Harden e Leonard increduli dopo l’addio di Chris Paul

Un addio improvviso, uno spogliatoio sotto shock e una frattura interna che andava avanti da settimane: la separazione tra Chris Paul e i Clippers è tutto tranne che una storia semplice.

James Harden e Kawhi Leonard in azione con la maglia dei Los Angeles Clippers

Quando la notizia è rimbalzata sui telefoni dei giocatori, mercoledì mattina ad Atlanta, nello spogliatoio dei Clippers è calato un silenzio quasi irreale. Chris Paul non sarebbe più stato con loro.

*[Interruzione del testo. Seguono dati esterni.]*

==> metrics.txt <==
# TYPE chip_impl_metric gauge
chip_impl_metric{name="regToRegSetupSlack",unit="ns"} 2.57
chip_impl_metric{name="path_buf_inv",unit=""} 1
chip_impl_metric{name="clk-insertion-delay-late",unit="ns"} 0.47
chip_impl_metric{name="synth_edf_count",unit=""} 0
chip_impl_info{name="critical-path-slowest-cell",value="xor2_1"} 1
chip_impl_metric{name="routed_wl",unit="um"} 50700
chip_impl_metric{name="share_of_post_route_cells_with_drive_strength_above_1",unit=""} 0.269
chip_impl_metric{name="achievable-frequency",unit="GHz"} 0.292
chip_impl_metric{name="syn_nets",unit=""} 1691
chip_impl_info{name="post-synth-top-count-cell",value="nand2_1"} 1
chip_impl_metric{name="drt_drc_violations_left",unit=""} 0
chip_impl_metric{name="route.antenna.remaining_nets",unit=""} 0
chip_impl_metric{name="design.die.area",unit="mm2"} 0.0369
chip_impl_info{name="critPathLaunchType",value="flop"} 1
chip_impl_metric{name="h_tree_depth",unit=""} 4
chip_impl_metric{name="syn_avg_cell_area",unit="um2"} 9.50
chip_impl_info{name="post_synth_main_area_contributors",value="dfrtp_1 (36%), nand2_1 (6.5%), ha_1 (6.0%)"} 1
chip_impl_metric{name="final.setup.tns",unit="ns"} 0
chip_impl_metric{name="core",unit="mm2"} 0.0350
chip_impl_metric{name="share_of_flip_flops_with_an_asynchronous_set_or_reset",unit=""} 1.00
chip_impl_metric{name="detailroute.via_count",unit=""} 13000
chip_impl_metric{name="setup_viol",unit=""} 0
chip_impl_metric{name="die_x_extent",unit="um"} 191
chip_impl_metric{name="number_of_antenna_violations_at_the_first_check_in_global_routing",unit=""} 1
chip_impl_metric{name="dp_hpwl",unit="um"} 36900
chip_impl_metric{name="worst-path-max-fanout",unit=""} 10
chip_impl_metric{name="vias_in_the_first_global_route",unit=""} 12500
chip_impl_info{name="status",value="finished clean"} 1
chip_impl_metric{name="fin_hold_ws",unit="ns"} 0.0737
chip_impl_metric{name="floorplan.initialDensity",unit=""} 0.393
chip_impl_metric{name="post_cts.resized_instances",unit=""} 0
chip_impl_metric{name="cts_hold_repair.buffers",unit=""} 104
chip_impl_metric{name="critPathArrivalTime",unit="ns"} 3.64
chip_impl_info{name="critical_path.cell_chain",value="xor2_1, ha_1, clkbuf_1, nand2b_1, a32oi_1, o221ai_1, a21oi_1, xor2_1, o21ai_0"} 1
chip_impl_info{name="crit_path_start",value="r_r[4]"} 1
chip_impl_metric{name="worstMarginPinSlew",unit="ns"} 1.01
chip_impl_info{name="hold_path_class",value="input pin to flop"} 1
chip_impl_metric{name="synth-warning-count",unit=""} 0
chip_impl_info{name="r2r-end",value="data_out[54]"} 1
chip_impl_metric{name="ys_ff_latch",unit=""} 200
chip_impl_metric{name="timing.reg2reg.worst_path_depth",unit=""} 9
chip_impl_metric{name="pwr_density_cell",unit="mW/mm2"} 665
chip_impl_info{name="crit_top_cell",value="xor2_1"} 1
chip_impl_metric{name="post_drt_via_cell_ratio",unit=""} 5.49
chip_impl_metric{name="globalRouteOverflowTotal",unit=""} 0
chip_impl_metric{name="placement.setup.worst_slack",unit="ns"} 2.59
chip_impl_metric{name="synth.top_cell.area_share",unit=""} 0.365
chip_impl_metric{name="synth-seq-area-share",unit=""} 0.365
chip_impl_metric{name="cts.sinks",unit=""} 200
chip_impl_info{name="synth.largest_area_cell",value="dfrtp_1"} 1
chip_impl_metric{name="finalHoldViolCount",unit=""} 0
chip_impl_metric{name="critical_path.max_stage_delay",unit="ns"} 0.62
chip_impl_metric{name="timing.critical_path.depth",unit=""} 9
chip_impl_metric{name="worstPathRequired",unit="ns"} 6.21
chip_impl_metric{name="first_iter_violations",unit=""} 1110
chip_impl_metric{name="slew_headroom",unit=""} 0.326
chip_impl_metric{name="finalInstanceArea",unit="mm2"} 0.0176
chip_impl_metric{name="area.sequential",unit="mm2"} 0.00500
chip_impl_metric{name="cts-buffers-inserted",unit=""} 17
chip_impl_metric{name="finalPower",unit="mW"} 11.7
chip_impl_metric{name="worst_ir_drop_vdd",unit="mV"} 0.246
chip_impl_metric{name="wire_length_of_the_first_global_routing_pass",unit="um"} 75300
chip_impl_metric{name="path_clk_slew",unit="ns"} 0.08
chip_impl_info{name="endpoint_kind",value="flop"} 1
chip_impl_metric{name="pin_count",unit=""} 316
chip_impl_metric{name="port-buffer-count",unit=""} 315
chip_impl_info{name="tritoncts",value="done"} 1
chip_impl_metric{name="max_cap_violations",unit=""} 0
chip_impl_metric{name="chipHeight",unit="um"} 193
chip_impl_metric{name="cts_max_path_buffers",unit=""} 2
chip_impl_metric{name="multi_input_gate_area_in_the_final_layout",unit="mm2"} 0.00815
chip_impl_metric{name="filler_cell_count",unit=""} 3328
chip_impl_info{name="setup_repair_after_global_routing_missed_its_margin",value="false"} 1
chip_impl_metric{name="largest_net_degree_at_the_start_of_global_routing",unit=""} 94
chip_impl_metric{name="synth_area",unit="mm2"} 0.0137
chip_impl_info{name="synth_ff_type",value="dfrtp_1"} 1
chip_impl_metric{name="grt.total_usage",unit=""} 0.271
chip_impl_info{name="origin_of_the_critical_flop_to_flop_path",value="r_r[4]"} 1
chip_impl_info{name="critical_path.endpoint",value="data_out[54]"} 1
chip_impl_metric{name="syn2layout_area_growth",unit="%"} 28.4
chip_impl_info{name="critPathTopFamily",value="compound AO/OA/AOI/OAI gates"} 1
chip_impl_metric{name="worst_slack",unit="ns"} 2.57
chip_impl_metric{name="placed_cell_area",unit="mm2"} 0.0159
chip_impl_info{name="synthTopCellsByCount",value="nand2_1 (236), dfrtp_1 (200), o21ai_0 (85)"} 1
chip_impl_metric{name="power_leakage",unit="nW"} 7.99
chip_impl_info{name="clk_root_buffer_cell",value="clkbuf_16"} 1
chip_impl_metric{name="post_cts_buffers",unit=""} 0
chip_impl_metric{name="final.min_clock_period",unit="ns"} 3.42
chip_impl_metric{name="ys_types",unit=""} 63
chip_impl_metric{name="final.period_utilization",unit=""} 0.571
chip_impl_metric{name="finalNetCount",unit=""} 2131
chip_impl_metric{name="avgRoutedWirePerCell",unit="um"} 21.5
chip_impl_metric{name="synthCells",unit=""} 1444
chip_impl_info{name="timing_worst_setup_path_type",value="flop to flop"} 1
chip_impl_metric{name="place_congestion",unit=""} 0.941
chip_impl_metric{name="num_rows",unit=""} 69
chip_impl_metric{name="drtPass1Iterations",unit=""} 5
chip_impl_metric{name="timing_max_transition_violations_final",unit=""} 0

Una decisione lampo, arrivata dopo una conversazione notturna di tre ore tra Lawrence Frank e il veterano. E la reazione delle stelle della squadra lo racconta meglio di qualunque analisi.

James Harden ha ammesso apertamente di aver dovuto rileggere la notifica: “Sono confuso e scioccato quanto voi”, ha detto dopo il successo contro gli Hawks, interrotto un periodo da incubo fatto di cinque sconfitte di fila. Kawhi Leonard non è stato molto diverso: “Onestamente, non ci credevo. Ho dovuto ricontrollare quello che vedevo”.

Un rapporto incrinato da settimane

Dietro la scelta non c’è un episodio isolato, ma un logoramento che andava avanti da tempo. Fonti vicine alla squadra hanno raccontato che Paul e coach Ty Lue non si parlavano da settimane, e che lo stile di leadership del 12 volte All-Star era diventato un punto di frizione per lo staff e la dirigenza.

Paul pretendeva responsabilità da tutti: dirigenti, allenatori, compagni. Ma per i Clippers questa voce interna, così forte e costante, stava diventando troppo pesante.

Frank lo ha detto chiaramente: la decisione è stata il risultato di “più conversazioni”, non di un singolo momento.

Lue difende Paul, ma ammette il fallimento del fit

Lue, da sempre molto vicino al play, ha messo subito i puntini sulle i: non è stato Paul il motivo dell’avvio disastroso da 5–16.

Non penso che il nostro record sia colpa sua. È un grande giocatore e non meritava un’uscita così

Tyronn Lue

Parole all’apparenza sincere, che fanno capire quanto la rottura sia nata da dinamiche più profonde del semplice rendimento tecnico.

Il coach ha aggiunto anche un passaggio che suona come una resa:

Non era un buon fit per quello che stava cercando. Non mi piace come è finita, ma è stata una decisione dell’organizzazione

Tyronn Lue

Un futuro sospeso… in pieno caos salariale

E ora? In teoria Paul è “fuori”, nella pratica è in una sorta di limbo:

  • è stato rimandato a Los Angeles,
  • non può essere scambiato prima del 15 dicembre,
  • i Clippers non possono firmare un sostituto perché sono incastrati sotto il primo apron,
  • e non possono restare con meno di 14 giocatori per più di 14 giorni.

Un buyout sarebbe possibile, ma servirebbe una squadra con uno slot libero… e tra le dieci disponibili solo gli Hawks non avrebbero problemi con luxury tax e apron.

E in tutto questo, una voce pesante: secondo Shams Charania, Paul ha già deciso che questa sarà la sua ultima stagione NBA, la numero 21.

Un finale imprevisto per uno dei giocatori più importanti della storia dei Clippers, che chiude un’altra parentesi complicata – forse l’ultima – di una carriera leggendaria.